Collected data entries
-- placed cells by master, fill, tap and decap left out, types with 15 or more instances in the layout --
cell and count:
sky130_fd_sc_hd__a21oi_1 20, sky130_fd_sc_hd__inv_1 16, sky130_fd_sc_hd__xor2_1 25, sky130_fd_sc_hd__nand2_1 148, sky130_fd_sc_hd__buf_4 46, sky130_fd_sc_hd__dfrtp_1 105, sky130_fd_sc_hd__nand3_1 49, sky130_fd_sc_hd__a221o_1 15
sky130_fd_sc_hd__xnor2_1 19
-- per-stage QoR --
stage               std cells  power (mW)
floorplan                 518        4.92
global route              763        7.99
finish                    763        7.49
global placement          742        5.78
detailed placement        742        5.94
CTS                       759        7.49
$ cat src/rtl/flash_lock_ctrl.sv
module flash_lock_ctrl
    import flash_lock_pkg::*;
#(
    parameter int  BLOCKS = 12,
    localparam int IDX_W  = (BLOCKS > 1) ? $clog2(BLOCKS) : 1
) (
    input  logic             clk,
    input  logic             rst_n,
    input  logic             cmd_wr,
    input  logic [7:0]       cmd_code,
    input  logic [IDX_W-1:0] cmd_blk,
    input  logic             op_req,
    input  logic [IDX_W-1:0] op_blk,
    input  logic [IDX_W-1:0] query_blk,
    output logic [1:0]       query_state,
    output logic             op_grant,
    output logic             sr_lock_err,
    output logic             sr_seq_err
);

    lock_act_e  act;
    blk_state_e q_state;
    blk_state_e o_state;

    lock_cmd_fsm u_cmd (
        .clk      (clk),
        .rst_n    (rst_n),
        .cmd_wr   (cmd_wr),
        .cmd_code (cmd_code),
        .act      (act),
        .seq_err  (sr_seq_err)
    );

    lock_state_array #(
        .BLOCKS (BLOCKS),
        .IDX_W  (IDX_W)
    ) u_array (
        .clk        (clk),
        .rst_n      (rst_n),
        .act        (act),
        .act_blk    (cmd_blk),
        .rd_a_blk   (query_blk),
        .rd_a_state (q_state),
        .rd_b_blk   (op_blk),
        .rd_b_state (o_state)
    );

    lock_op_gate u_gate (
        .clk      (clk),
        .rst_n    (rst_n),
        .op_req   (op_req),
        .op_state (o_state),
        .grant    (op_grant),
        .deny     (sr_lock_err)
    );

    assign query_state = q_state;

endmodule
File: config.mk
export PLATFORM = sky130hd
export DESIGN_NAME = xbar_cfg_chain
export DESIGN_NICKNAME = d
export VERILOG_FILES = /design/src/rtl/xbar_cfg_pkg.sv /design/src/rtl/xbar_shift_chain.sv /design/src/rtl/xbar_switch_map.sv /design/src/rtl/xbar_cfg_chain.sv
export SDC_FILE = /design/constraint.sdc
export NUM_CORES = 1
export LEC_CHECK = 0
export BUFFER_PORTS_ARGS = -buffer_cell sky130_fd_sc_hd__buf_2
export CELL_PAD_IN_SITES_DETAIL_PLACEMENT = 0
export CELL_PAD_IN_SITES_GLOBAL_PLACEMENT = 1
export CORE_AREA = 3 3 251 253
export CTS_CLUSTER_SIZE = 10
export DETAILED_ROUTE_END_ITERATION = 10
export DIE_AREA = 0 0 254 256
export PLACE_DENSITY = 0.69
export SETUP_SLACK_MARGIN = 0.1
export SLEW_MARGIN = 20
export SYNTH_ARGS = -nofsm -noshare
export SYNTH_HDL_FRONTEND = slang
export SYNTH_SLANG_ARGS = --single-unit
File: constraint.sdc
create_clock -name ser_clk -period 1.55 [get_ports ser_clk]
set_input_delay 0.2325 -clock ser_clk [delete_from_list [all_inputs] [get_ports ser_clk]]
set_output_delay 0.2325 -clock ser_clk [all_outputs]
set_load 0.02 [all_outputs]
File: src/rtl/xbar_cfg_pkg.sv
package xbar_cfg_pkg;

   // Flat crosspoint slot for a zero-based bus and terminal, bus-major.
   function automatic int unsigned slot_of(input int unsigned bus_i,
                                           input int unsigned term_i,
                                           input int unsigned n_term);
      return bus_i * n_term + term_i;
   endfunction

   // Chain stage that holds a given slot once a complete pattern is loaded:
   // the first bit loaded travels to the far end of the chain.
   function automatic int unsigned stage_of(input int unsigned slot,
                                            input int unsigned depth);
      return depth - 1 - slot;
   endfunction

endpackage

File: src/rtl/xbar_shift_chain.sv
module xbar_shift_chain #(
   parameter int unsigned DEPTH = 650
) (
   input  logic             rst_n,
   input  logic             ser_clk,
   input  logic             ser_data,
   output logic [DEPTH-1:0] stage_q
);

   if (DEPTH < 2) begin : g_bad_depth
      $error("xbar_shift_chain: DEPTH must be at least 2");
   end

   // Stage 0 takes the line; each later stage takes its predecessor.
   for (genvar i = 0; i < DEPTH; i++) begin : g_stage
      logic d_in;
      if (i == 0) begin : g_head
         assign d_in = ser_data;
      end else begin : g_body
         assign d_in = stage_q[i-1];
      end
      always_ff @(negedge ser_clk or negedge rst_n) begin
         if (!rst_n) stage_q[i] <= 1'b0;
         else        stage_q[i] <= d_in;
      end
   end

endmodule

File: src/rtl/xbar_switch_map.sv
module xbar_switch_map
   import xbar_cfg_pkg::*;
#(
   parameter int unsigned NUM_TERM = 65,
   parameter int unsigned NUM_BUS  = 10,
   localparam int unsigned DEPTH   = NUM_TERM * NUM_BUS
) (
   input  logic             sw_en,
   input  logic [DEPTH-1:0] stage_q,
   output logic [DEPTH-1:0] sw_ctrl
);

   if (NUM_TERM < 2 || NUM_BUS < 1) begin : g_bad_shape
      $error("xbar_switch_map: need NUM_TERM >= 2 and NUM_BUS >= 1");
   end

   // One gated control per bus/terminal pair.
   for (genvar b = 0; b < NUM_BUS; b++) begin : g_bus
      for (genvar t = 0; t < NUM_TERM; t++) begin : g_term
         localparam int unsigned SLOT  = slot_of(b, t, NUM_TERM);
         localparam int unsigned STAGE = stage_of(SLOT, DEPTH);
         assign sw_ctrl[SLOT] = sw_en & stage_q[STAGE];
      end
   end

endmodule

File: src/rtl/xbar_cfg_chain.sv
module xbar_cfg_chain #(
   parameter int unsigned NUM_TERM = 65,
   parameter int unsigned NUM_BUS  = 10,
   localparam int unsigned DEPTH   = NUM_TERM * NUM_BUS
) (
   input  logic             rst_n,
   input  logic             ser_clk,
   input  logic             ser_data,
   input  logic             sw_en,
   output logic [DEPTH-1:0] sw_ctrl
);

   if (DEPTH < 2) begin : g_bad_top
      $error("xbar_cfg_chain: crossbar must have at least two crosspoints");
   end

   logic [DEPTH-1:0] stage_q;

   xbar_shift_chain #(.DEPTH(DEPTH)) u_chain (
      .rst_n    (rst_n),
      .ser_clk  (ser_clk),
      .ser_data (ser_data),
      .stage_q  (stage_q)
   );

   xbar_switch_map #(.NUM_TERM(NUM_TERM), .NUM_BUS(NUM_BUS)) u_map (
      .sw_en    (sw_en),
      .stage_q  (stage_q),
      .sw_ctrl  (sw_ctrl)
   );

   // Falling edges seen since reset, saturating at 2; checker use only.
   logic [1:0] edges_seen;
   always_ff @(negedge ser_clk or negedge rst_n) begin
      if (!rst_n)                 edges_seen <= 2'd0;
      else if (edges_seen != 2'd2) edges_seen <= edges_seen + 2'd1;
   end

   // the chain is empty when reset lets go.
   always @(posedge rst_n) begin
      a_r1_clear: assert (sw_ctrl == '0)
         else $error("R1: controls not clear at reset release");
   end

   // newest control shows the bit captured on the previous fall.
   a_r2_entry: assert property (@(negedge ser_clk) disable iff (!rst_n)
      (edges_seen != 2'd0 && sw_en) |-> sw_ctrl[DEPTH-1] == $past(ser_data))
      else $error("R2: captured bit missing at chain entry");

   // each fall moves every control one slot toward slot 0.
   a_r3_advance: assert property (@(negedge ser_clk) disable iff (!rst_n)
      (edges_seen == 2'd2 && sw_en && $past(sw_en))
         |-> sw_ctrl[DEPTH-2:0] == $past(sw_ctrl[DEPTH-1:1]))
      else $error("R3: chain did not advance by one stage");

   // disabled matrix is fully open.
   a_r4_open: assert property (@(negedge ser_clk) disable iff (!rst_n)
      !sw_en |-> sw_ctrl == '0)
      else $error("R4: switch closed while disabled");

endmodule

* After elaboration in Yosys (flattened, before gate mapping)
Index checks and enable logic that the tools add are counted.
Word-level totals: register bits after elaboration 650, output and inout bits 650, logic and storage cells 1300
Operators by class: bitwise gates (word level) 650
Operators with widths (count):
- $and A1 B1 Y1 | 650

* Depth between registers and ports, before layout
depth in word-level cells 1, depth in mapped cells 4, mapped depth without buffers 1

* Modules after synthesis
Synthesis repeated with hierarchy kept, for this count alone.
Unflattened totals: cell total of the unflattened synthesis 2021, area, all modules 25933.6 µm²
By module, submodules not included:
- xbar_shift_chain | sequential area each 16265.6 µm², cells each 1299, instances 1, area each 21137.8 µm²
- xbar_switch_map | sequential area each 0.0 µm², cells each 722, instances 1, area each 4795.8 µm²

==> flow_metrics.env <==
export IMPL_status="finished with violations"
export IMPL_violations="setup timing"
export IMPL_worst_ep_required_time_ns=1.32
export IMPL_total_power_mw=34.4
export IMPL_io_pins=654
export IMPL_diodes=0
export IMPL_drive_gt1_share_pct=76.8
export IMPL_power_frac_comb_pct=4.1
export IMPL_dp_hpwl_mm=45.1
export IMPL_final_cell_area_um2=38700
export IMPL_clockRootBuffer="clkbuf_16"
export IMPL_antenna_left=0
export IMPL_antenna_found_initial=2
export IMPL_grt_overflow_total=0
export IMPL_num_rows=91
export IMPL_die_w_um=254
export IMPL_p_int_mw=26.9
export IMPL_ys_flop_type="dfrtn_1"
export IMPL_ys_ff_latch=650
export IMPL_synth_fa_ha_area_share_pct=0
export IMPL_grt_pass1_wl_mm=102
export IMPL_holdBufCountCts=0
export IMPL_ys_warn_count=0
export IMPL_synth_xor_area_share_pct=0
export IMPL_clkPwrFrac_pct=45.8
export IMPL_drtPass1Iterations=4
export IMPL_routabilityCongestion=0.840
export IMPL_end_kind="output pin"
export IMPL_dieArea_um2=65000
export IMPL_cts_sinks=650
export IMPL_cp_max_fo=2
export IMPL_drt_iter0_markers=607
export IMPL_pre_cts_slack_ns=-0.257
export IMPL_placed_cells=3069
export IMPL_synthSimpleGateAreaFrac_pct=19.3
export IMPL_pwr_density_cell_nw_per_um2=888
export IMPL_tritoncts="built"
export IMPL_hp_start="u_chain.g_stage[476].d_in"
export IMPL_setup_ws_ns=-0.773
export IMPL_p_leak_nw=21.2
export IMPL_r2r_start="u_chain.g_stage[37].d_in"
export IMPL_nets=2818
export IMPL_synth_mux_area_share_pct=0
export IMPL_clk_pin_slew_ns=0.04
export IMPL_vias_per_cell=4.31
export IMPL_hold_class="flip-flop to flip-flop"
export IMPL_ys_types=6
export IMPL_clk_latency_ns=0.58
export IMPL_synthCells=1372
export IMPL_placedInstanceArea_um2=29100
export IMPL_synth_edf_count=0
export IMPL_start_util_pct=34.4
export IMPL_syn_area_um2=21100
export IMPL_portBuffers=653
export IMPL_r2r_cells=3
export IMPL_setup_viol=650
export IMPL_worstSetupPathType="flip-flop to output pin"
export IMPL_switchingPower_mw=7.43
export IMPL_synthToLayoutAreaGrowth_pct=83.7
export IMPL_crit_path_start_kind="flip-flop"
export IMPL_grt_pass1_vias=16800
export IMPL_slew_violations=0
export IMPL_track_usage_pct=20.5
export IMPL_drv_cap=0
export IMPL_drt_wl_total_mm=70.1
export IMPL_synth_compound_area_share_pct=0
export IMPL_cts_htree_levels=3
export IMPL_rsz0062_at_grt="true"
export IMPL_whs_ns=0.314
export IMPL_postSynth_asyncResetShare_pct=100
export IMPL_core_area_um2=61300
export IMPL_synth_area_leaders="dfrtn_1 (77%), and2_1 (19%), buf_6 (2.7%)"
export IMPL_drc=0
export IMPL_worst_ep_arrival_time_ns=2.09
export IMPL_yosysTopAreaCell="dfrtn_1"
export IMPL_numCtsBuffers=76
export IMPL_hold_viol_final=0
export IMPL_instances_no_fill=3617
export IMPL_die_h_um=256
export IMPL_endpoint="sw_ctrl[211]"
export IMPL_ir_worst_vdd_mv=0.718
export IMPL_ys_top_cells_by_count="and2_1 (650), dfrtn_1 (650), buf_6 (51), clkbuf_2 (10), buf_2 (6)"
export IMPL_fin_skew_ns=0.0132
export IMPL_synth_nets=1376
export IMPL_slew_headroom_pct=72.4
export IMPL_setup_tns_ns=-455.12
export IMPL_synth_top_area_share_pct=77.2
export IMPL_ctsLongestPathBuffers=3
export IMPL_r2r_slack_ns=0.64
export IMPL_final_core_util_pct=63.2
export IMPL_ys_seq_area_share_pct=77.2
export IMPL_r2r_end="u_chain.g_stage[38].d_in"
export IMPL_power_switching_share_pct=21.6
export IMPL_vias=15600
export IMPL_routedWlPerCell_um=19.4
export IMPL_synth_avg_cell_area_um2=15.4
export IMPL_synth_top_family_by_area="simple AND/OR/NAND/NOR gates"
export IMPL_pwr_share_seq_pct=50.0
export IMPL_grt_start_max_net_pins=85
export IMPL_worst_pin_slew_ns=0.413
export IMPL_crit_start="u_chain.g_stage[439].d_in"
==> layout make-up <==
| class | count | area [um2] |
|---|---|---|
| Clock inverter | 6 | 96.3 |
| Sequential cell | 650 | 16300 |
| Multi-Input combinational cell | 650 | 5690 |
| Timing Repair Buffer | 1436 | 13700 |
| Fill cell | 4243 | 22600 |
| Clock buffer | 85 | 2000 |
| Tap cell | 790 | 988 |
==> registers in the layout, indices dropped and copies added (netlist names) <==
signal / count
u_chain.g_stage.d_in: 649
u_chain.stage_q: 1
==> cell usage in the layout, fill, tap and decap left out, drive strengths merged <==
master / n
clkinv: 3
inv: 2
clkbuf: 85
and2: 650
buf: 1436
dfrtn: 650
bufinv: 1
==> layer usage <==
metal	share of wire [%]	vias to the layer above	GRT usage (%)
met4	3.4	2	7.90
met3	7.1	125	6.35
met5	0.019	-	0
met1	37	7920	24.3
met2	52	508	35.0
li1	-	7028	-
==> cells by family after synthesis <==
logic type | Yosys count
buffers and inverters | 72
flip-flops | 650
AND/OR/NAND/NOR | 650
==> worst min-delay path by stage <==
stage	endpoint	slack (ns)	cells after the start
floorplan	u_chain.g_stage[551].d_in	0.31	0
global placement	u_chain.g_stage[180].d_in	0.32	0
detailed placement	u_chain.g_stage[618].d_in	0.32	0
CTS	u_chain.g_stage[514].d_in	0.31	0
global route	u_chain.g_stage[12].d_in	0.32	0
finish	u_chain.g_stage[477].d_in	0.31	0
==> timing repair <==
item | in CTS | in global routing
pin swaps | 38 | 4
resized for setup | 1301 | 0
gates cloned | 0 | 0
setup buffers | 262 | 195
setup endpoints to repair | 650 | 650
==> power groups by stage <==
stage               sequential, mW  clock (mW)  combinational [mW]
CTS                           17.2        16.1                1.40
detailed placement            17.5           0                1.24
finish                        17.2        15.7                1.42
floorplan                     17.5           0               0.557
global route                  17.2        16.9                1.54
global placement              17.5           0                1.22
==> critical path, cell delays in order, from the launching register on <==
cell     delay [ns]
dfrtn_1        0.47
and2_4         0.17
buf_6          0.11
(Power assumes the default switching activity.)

TRY IT >> Which lines above run from the one containing "export IMPL_synth_fa_ha_area_share_pct=0" down to the one containing "export IMPL_synthSimpleGateAreaFrac_pct=19.3"? Repeat exactly those, both ends included, and nothing else.

SOLUTION >>
export IMPL_synth_fa_ha_area_share_pct=0
export IMPL_grt_pass1_wl_mm=102
export IMPL_holdBufCountCts=0
export IMPL_ys_warn_count=0
export IMPL_synth_xor_area_share_pct=0
export IMPL_clkPwrFrac_pct=45.8
export IMPL_drtPass1Iterations=4
export IMPL_routabilityCongestion=0.840
export IMPL_end_kind="output pin"
export IMPL_dieArea_um2=65000
export IMPL_cts_sinks=650
export IMPL_cp_max_fo=2
export IMPL_drt_iter0_markers=607
export IMPL_pre_cts_slack_ns=-0.257
export IMPL_placed_cells=3069
export IMPL_synthSimpleGateAreaFrac_pct=19.3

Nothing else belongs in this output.